Re: [RFT PATCH v3 16/27] irqchip/apple-aic: Add support for the Apple Interrupt Controller

Generated by mimir 3.6.3. Brought to you by Eelco.

Hi Hector,

Sorry it took me so long to get to this. Some comments below.

On Fri, Mar 05, 2021 at 06:38:51AM +0900, Hector Martin wrote:
This is the root interrupt controller used on Apple ARM SoCs such as the
M1. This irqchip driver performs multiple functions:

* Handles both IRQs and FIQs

* Drives the AIC peripheral itself (which handles IRQs)

* Dispatches FIQs to downstream hard-wired clients (currently the ARM
  timer).

* Implements a virtual IPI multiplexer to funnel multiple Linux IPIs
  into a single hardware IPI

Signed-off-by: Hector Martin <redacted>
---
 MAINTAINERS                     |   2 +
 drivers/irqchip/Kconfig         |   8 +
 drivers/irqchip/Makefile        |   1 +
 drivers/irqchip/irq-apple-aic.c | 710 ++++++++++++++++++++++++++++++++
 include/linux/cpuhotplug.h      |   1 +
 5 files changed, 722 insertions(+)
 create mode 100644 drivers/irqchip/irq-apple-aic.c
[...]

+ * Implementation notes:
+ *
+ * - This driver creates two IRQ domains, one for HW IRQs and internal FIQs,
+ *   and one for IPIs.
+ * - Since Linux needs more than 2 IPIs, we implement a software IRQ controller
+ *   and funnel all IPIs into one per-CPU IPI (the second "self" IPI is unused).
+ * - FIQ hwirq numbers are assigned after true hwirqs, and are per-cpu.
+ * - DT bindings use 3-cell form (like GIC):
+ *   - <0 nr flags> - hwirq #nr
+ *   - <1 nr flags> - FIQ #nr
+ *     - nr=0  Physical HV timer
+ *     - nr=1  Virtual HV timer
+ *     - nr=2  Physical guest timer
+ *     - nr=3  Virtual guest timer
+ *
+ */
+
+#define pr_fmt(fmt) "%s: " fmt, __func__
General nit: but I suspect many of the prints in here probably want to be
using the *_ratelimited variants.

+static void __exception_irq_entry aic_handle_irq(struct pt_regs *regs)
+{
+	struct aic_irq_chip *ic = aic_irqc;
+	u32 event, type, irq;
+
+	do {
+		/*
+		 * We cannot use a relaxed read here, as DMA needs to be
+		 * ordered with respect to the IRQ firing.
+		 */
I think this could be a bit clearer: the readl() doesn't order any DMA
accesses, but instead means that subsequent reads by the CPU are ordered
(which may be from a buffer which was DMA'd to) are ordered after the
read of the MMIO register.

+		event = readl(ic->base + AIC_EVENT);
+		type = FIELD_GET(AIC_EVENT_TYPE, event);
+		irq = FIELD_GET(AIC_EVENT_NUM, event);
+
+		if (type == AIC_EVENT_TYPE_HW)
+			handle_domain_irq(aic_irqc->hw_domain, irq, regs);
+		else if (type == AIC_EVENT_TYPE_IPI && irq == 1)
+			aic_handle_ipi(regs);
+		else if (event != 0)
+			pr_err("Unknown IRQ event %d, %d\n", type, irq);
+	} while (event);
+
+	/*
+	 * vGIC maintenance interrupts end up here too, so we need to check
+	 * for them separately.
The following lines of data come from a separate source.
## config.mk

```make
export PLATFORM = sky130hd
export DESIGN_NAME = square_fold_four_lane_hash
export DESIGN_NICKNAME = d
export VERILOG_FILES = /design/src/sfh_pkg.sv /design/src/sfh_datapath.sv /design/src/sfh_ctrl.sv /design/src/square_fold_four_lane_hash.sv
export VERILOG_INCLUDE_DIRS = /design/src /design/src/src
export SDC_FILE = /design/constraint.sdc
export NUM_CORES = 2
export LEC_CHECK = 0
export ABC_AREA = 1
export BUFFER_PORTS_ARGS = -buffer_cell sky130_fd_sc_hd__buf_4
export CAP_MARGIN = 20
export CELL_PAD_IN_SITES_DETAIL_PLACEMENT = 0
export CELL_PAD_IN_SITES_GLOBAL_PLACEMENT = 1
export CORE_ASPECT_RATIO = 1.1
export CORE_MARGIN = 2
export CORE_UTILIZATION = 30
export DETAILED_ROUTE_END_ITERATION = 12
export MAX_ROUTING_LAYER = met4
export PLACE_DENSITY_LB_ADDON = 0.3
export SLEW_MARGIN = 0
export SYNTH_ARGS = -nofsm -noshare
export SYNTH_HDL_FRONTEND = slang
export SYNTH_SLANG_ARGS = --single-unit
```

## constraint.sdc

```tcl
create_clock -name aclk -period 7.6 [get_ports aclk]
set_input_delay 1.9 -clock aclk [delete_from_list [all_inputs] [get_ports aclk]]
set_output_delay 1.9 -clock aclk [all_outputs]
set_load 0.03 [all_outputs]
```

## src/assert_macros.svh

```systemverilog
// ----------------------------------------------------------------------------
// assert_macros.svh
// Assertion shorthands on the aclk / aresetn clock and reset pair.
// ----------------------------------------------------------------------------
`ifndef ASSERT_MACROS_SVH
`define ASSERT_MACROS_SVH

// check a property on every aclk edge outside reset
`define SFH_ASSERT(label, prop, msg) \
    label: assert property (@(posedge aclk) disable iff (!aresetn) (prop)) else $error(msg);

// check that a condition implies another in the next cycle
`define SFH_ASSERT_NEXT(label, pre, post, msg) \
    label: assert property (@(posedge aclk) disable iff (!aresetn) (pre) |=> (post)) \
        else $error(msg);

`endif

```

## src/sfh_pkg.sv

```systemverilog
`timescale 1ns / 1ps
// ----------------------------------------------------------------------------
// sfh_pkg
// Constants, command types and key selection for the square-fold hash.
// ----------------------------------------------------------------------------
package sfh_pkg;

    localparam int          LENGTH_BITS_DEF = 32;
    localparam int          SEED_W          = 64;
    localparam int          LEN_W           = 32;
    localparam int          WORD_W          = 64;
    localparam int          MIX_ROT         = 17;
    localparam logic [63:0] GOLD            = 64'h9E3779B97F4A7C15;
    localparam logic [63:0] MIXK1           = 64'h85EBCA77C2B2AE3D;
    localparam logic [63:0] MIXK2           = 64'hBF58476D1CE4E5B9;

    typedef enum logic [3:0] {
        OP_NONE,
        OP_ACCEPT,
        OP_LEN0,
        OP_LEN1,
        OP_LEN2,
        OP_LEN3,
        OP_PREP,
        OP_SQ0,
        OP_SQ1,
        OP_SQ2,
        OP_SQ3,
        OP_FIN,
        OP_LOAD
    } op_t;

    typedef enum logic [3:0] {
        ST_IDLE,
        ST_LEN0,
        ST_LEN1,
        ST_LEN2,
        ST_LEN3,
        ST_PREP,
        ST_SQ0,
        ST_SQ1,
        ST_SQ2,
        ST_SQ3,
        ST_FIN,
        ST_OUT
    } state_t;

    typedef struct packed {
        op_t        op;
        logic       fin;
        logic [1:0] round;
    } cmd_t;

    typedef struct packed {
        logic in_msg;
        logic rem_zero;
    } status_t;

    function automatic logic [63:0] mix_key(input logic [1:0] sel);
        logic [63:0] k;
        case (sel)
            2'd0:    k = GOLD;
            2'd1:    k = MIXK1;
            2'd2:    k = MIXK2;
            default: k = GOLD;
        endcase
        return k;
    endfunction

endpackage

```

## src/sfh_datapath.sv

```systemverilog
`timescale 1ns / 1ps
// ----------------------------------------------------------------------------
// sfh_datapath
// Lane accumulators, byte count, shared 32x32 multiplier and square-fold mix.
// ----------------------------------------------------------------------------
module sfh_datapath
    import sfh_pkg::*;
#(
    parameter int LENGTH_BITS = LENGTH_BITS_DEF
) (
    input  logic                aclk,
    input  logic                aresetn,
    input  cmd_t                cmd,
    output status_t             st,
    input  logic [SEED_W-1:0]   seed,
    input  logic [LEN_W-1:0]    message_length,
    input  logic [WORD_W-1:0]   data_word,
    output logic [63:0]         digest
);

    logic [63:0]            acc_reg [4];
    logic [LENGTH_BITS-1:0] rem_reg, rem_next;
    logic [1:0]             slot_reg, slot_next;
    logic                   full_reg, full_next;
    logic                   in_msg_reg, in_msg_next;
    logic [63:0]            word_reg;
    logic [63:0]            z_reg;
    logic [1:0]             lane_reg;
    logic [63:0]            prod_reg;
    logic [63:0]            p00_reg;
    logic [63:0]            p01_reg;
    logic [63:0]            digest_reg;

    logic                   first;
    logic                   full_eff;
    logic                   rem_ge8;
    logic [1:0]             lane_eff;
    logic [63:0]            word_mask;
    logic [63:0]            len64;
    logic [31:0]            mul_a, mul_b;
    logic [63:0]            len_prod;
    logic [33:0]            mid;
    logic [63:0]            sq_lo, sq_hi, fold_k, mix_out;

    assign first    = !in_msg_reg;
    assign rem_ge8  = (rem_reg >= LENGTH_BITS'(8));
    assign full_eff = full_reg || (slot_reg == 2'd0 && rem_reg >= LENGTH_BITS'(32));
    assign lane_eff = full_eff ? slot_reg : 2'd0;
    assign len64    = 64'(rem_reg);

    always_comb begin
        for (int i = 0; i < 8; i++) begin
            word_mask[i*8 +: 8] = (rem_ge8 || 3'(i) < rem_reg[2:0]) ? word_reg[i*8 +: 8] : 8'h00;
        end
    end

    always_comb begin
        case (cmd.op)
            OP_LEN0: begin
                mul_a = len64[31:0];
                mul_b = GOLD[31:0];
            end
            OP_LEN1: begin
                mul_a = len64[31:0];
                mul_b = GOLD[63:32];
            end
            OP_LEN2: begin
                mul_a = len64[63:32];
                mul_b = GOLD[31:0];
            end
            OP_SQ1: begin
                mul_a = z_reg[31:0];
                mul_b = z_reg[63:32];
            end
            OP_SQ2: begin
                mul_a = z_reg[63:32];
                mul_b = z_reg[63:32];
            end
            default: begin
                mul_a = z_reg[31:0];
                mul_b = z_reg[31:0];
            end
        endcase
    end

    assign len_prod = p00_reg + {p01_reg[31:0] + prod_reg[31:0], 32'h0};

    assign mid     = {2'b00, p00_reg[63:32]} + {2'b00, p01_reg[31:0]} + {2'b00, p01_reg[31:0]};
    assign sq_lo   = {mid[31:0], p00_reg[31:0]};
    assign sq_hi   = prod_reg + {31'h0, p01_reg[63:32], 1'b0} + {62'h0, mid[33:32]};
    assign fold_k  = (sq_lo ^ sq_hi) ^ mix_key(cmd.fin ? cmd.round : lane_reg);
    assign mix_out = (fold_k << MIX_ROT) | (fold_k >> (64 - MIX_ROT));

    always_comb begin
        in_msg_next = in_msg_reg;
        rem_next    = rem_reg;
        slot_next   = slot_reg;
        full_next   = full_reg;
        case (cmd.op)
            OP_ACCEPT: begin
                if (first) begin
                    in_msg_next = 1'b1;
                    rem_next    = LENGTH_BITS'(message_length);
                    slot_next   = 2'd0;
                    full_next   = 1'b0;
                end
            end
            OP_PREP: begin
                rem_next  = (full_eff || rem_ge8) ? rem_reg - LENGTH_BITS'(8) : '0;
                slot_next = full_eff ? slot_reg + 2'd1 : slot_reg;
                full_next = full_eff && (slot_reg != 2'd3);
            end
            OP_FIN: begin
                in_msg_next = 1'b0;
                slot_next   = 2'd0;
                full_next   = 1'b0;
            end
            default: begin
            end
        endcase
    end

    always_ff @(posedge aclk) begin
        if (!aresetn) begin
            in_msg_reg <= 1'b0;
            rem_reg    <= '0;
            slot_reg   <= 2'd0;
            full_reg   <= 1'b0;
        end else begin
            in_msg_reg <= in_msg_next;
            rem_reg    <= rem_next;
            slot_reg   <= slot_next;
            full_reg   <= full_next;
        end
    end

    always_ff @(posedge aclk) begin
        prod_reg <= 64'(mul_a) * 64'(mul_b);
        case (cmd.op)
            OP_ACCEPT: begin
                word_reg <= data_word;
                if (first) begin
                    acc_reg[0] <= seed ^ GOLD;
                    acc_reg[1] <= seed ^ MIXK1;
                    acc_reg[2] <= seed ^ MIXK2;
                    acc_reg[3] <= seed;
                end
            end
            OP_LEN1, OP_SQ1: begin
                p00_reg <= prod_reg;
            end
            OP_LEN2, OP_SQ2: begin
                p01_reg <= prod_reg;
            end
            OP_LEN3: begin
                acc_reg[3] <= acc_reg[3] ^ len_prod;
            end
            OP_PREP: begin
                z_reg    <= acc_reg[lane_eff] ^ word_mask;
                lane_reg <= lane_eff;
            end
            OP_SQ3: begin
                if (cmd.fin) begin
                    z_reg <= mix_out;
                end else begin
                    acc_reg[lane_reg] <= mix_out;
                end
            end
            OP_FIN: begin
                z_reg <= acc_reg[0] ^ acc_reg[1] ^ acc_reg[2] ^ acc_reg[3];
            end
            OP_LOAD: begin
                digest_reg <= z_reg;
            end
            default: begin
            end
        endcase
    end

    assign st.in_msg   = in_msg_reg;
    assign st.rem_zero = (rem_reg == '0);
    assign digest      = digest_reg;

endmodule

```

## src/sfh_ctrl.sv

```systemverilog
`timescale 1ns / 1ps
// ----------------------------------------------------------------------------
// sfh_ctrl
// Sequencer for beat intake, length product, mix steps, finish rounds and
// the output register handshake.
// ----------------------------------------------------------------------------
`include "assert_macros.svh"

module sfh_ctrl
    import sfh_pkg::*;
(
    input  logic    aclk,
    input  logic    aresetn,
    input  logic    s_tvalid,
    output logic    s_tready,
    output logic    m_tvalid,
    input  logic    m_tready,
    input  status_t st,
    output cmd_t    cmd
);

    state_t     state_reg, state_next;
    logic [1:0] round_reg, round_next;
    logic       fin_mode_reg, fin_mode_next;
    logic       out_valid_reg, out_valid_next;
    logic       out_free;

    assign out_free = !out_valid_reg || m_tready;

    always_ff @(posedge aclk) begin
        if (!aresetn) begin
            state_reg     <= ST_IDLE;
            round_reg     <= 2'd0;
            fin_mode_reg  <= 1'b0;
            out_valid_reg <= 1'b0;
        end else begin
            state_reg     <= state_next;
            round_reg     <= round_next;
            fin_mode_reg  <= fin_mode_next;
            out_valid_reg <= out_valid_next;
        end
    end

    always_comb begin
        state_next     = state_reg;
        round_next     = round_reg;
        fin_mode_next  = fin_mode_reg;
        out_valid_next = (out_valid_reg && !m_tready);
        cmd.op         = OP_NONE;
        cmd.fin        = fin_mode_reg;
        cmd.round      = round_reg;
        s_tready       = 1'b0;
        case (state_reg)
            ST_IDLE: begin
                s_tready = 1'b1;
                if (s_tvalid) begin
                    cmd.op     = OP_ACCEPT;
                    state_next = st.in_msg ? ST_PREP : ST_LEN0;
                end
            end
            ST_LEN0: begin
                cmd.op     = OP_LEN0;
                state_next = ST_LEN1;
            end
            ST_LEN1: begin
                cmd.op     = OP_LEN1;
                state_next = ST_LEN2;
            end
            ST_LEN2: begin
                cmd.op     = OP_LEN2;
                state_next = ST_LEN3;
            end
            ST_LEN3: begin
                cmd.op     = OP_LEN3;
                state_next = st.rem_zero ? ST_FIN : ST_PREP;
            end
            ST_PREP: begin
                cmd.op     = OP_PREP;
                state_next = ST_SQ0;
            end
            ST_SQ0: begin
                cmd.op     = OP_SQ0;
                state_next = ST_SQ1;
            end
            ST_SQ1: begin
                cmd.op     = OP_SQ1;
                state_next = ST_SQ2;
            end
            ST_SQ2: begin
                cmd.op     = OP_SQ2;
                state_next = ST_SQ3;
            end
            ST_SQ3: begin
                cmd.op = OP_SQ3;
                if (fin_mode_reg) begin
                    if (round_reg == 2'd3) begin
                        state_next = ST_OUT;
                    end else begin
                        round_next = round_reg + 2'd1;
                        state_next = ST_SQ0;
                    end
                end else begin
                    state_next = st.rem_zero ? ST_FIN : ST_IDLE;
                end
            end
            ST_FIN: begin
                cmd.op        = OP_FIN;
                fin_mode_next = 1'b1;
                round_next    = 2'd0;
                state_next    = ST_SQ0;
            end
            ST_OUT: begin
                if (out_free) begin
                    cmd.op         = OP_LOAD;
                    out_valid_next = 1'b1;
                    fin_mode_next  = 1'b0;
                    round_next     = 2'd0;
                    state_next     = ST_IDLE;
                end
            end
            default: begin
                state_next = ST_IDLE;
            end
        endcase
    end

    assign m_tvalid = out_valid_reg;

    `SFH_ASSERT(a_no_intake_in_finish, !(fin_mode_reg && s_tready), "beat taken during finish")
    `SFH_ASSERT(a_round_only_in_finish, (round_reg == 2'd0) || fin_mode_reg, "stray round count")
    `SFH_ASSERT_NEXT(a_load_sets_valid, state_reg == ST_OUT && out_free, m_tvalid, "digest not shown")

endmodule

```

## src/square_fold_four_lane_hash.sv

```systemverilog
`timescale 1ns / 1ps
// ----------------------------------------------------------------------------
// square_fold_four_lane_hash
// Four-lane square-fold hash of a little-endian word stream into a 64-bit
// digest.
//
//   channel  dir  group            payload
//   input    in   s_tvalid/tready  s_tdata: seed, message_length, data_word
//   result   out  m_tvalid/tready  m_tdata: digest
//
// A beat inside a message passes through intake, lane select, and four steps
// of the shared 32x32 multiplier that builds each 64x64 square.
// The first beat of a message adds the length times golden product on that
// multiplier; the closing beat adds the four finish mixes and the output load.
// Reset (aresetn low, synchronous) closes any open message and drops the
// output register. A stalled m_tready holds the digest; intake continues
// until a second digest is ready to load.
// ----------------------------------------------------------------------------
module square_fold_four_lane_hash
    import sfh_pkg::*;
#(
    parameter int LENGTH_BITS = LENGTH_BITS_DEF
) (
    input  logic         aclk,
    input  logic         aresetn,
    input  logic         s_tvalid,
    output logic         s_tready,
    input  logic [159:0] s_tdata,   // seed[63:0], message_length[95:64], data_word[159:96]
    output logic         m_tvalid,
    input  logic         m_tready,
    output logic [63:0]  m_tdata    // digest[63:0]
);

    cmd_t    cmd;
    status_t st;

    sfh_ctrl u_ctrl (
        .aclk     (aclk),
        .aresetn  (aresetn),
        .s_tvalid (s_tvalid),
        .s_tready (s_tready),
        .m_tvalid (m_tvalid),
        .m_tready (m_tready),
        .st       (st),
        .cmd      (cmd)
    );

    sfh_datapath #(
        .LENGTH_BITS (LENGTH_BITS)
    ) u_datapath (
        .aclk           (aclk),
        .aresetn        (aresetn),
        .cmd            (cmd),
        .st             (st),
        .seed           (s_tdata[63:0]),
        .message_length (s_tdata[95:64]),
        .data_word      (s_tdata[159:96]),
        .digest         (m_tdata)
    );

endmodule
```

==> results.txt <==
Synthesized flop and latch total = 686
Worst slew pin tran = 1.19 ns
Peak Freq = 0.121 GHz
Startpoint types = flop
Final number of setup-violating endpoints = 45
Wire per inst = 25.3 µm
Top post-synthesis cells by area = fa_1 23%, edfxtp_1 22%, nand2_1 12%
Clock sink total = 686
RePlAce Congestion = 0.967
Ys flop type = edfxtp_1
CP Capture Type = flop
Drt total wl = 363 mm
Port bufs = 229
Slew Limit Fails = 0
Starting DRC count in detailed routing = 6,475
Mapped Area = 78,000 µm²
Final Instance Count excl. Fillers = 14,355
Gate count of the mapped netlist = 9,597
Share of cells above drive strength 1 = 20.9%
Endpoints failing hold = 0
Max reg flops = 256
Initial core utilization = 30.1%
Final core utilization = 38.6%
Clock slew at reported path FFs = 0.07 ns
Final period utilization = 109%
Crit Path Max Fanout = 7
Vias = 71,440
Core area = 259,000 µm²
HP Class = flop to flop
Cell row count = 196
CTS Buf Count = 83
Largest net degree at the start of global routing = 152
Die Width = 490 µm
Hold buffer count at cts = 0
Largest stage delay, worst path = 0.59 ns
CP dominant cell by count = inv_2
YS warnings = 0
Worst EP required = 8.20 ns
Syn Area/Cell = 8.13 µm²
Area added between synthesis and finish = 28.0%
Via density = 4.98
Setup CP Type = flop to flop
Later-pin clock latency in the skew report = 0.72 ns
Synth Net Count = 11,125
Io pins = 230
Root Buffer = clkbuf_16
RSZ-0062 raised after global routing = true
CTS tree = built
Worst setup margin = -0.647 ns
Number of global-route vias before repair = 72,111
Design Area, Final = 99,900 µm²
R2R cell count = 40
Violated checks = setup timing
GRT Overall Usage = 27.5%
Arrival time at the worst endpoint = 8.84 ns
Distinct cells, synth = 58
Area after DPL = 92,600 µm²
Post-route minimum period = 8.25 ns
DRC errors left = 0
First-pass GRT wire length = 513 mm
Hold Path Stages = 2
Number of buffers and inverters on the critical path = 18
Outcome = complete, but fails checks
Post-route setup TNS = -19.48 ns
Worst path depth = 40
Clk buf depth = 3
Dpl cells = 14,084
Post-synthesis sequential area ratio = 25.0%
CTS H-Tree Depth = 3
Antenna violations before repair = 27
Die Footprint = 264,000 µm²
Nets = 12,350
Worst slew margin = 20.7%
Grt total ovfl = 0
Area share of the leading cell type in the synthesized netlist = 23.2%
Yosys top cell by area = fa_1
Critical-path top delay cell = fa_2
EDFF count, synth = 578
Max-Cap Viols = 0
Die height = 539 µm
Family with the most delay on the worst path = adder cells
DP HPWL = 296 mm
Fraction of registers with async set/reset = 0%
Layout Skew = 0.0673 ns
Post-route ant nets = 0
TritonRoute pass-1 iters = 5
Just report and disable vGIC for now, until
+	 * we implement this properly.
+	 */
+	if ((read_sysreg_s(SYS_ICH_HCR_EL2) & ICH_HCR_EN) &&
+		read_sysreg_s(SYS_ICH_MISR_EL2) != 0) {
+		pr_err("vGIC IRQ fired, disabling.\n");
+		sysreg_clear_set_s(SYS_ICH_HCR_EL2, ICH_HCR_EN, 0);
+	}
What prevents all these system register accesses being speculated up before
the handler?

+}
+
+static int aic_irq_set_affinity(struct irq_data *d,
+				const struct cpumask *mask_val, bool force)
+{
+	irq_hw_number_t hwirq = irqd_to_hwirq(d);
+	struct aic_irq_chip *ic = irq_data_get_irq_chip_data(d);
+	int cpu;
+
+	if (hwirq > ic->nr_hw)
+		return -EINVAL;
+
+	if (force)
+		cpu = cpumask_first(mask_val);
+	else
+		cpu = cpumask_any_and(mask_val, cpu_online_mask);
+
+	aic_ic_write(ic, AIC_TARGET_CPU + hwirq * 4, BIT(cpu));
+	irq_data_update_effective_affinity(d, cpumask_of(cpu));
+
+	return IRQ_SET_MASK_OK;
+}
+
+static int aic_irq_set_type(struct irq_data *d, unsigned int type)
+{
+	return (type == IRQ_TYPE_LEVEL_HIGH) ? 0 : -EINVAL;
+}
+
+static struct irq_chip aic_chip = {
+	.name = "AIC",
+	.irq_mask = aic_irq_mask,
+	.irq_unmask = aic_irq_unmask,
I know these are driven by the higher-level irq chip code, but I'm a bit
confused as to what provides ordering if, e.g. something ends up calling:

	aic_chip.irq_mask(d);
	...
	aic_chip.irq_unmask(d);

I can't see any ISBs in here and they're writing to two different registers,
so can we end up with the IRQ masked after this sequence?

+/*
+ * IPI irqchip
+ */
+
+static void aic_ipi_mask(struct irq_data *d)
+{
+	u32 irq_bit = BIT(irqd_to_hwirq(d));
+	int this_cpu = smp_processor_id();
+
+	/* No specific ordering requirements needed here. */
+	atomic_andnot(irq_bit, &aic_vipi_enable[this_cpu]);
+}
Why not use a per-cpu variable here instead of an array of atomics? The pcpu
API has things for atomic updates (e.g. or, and, xchg).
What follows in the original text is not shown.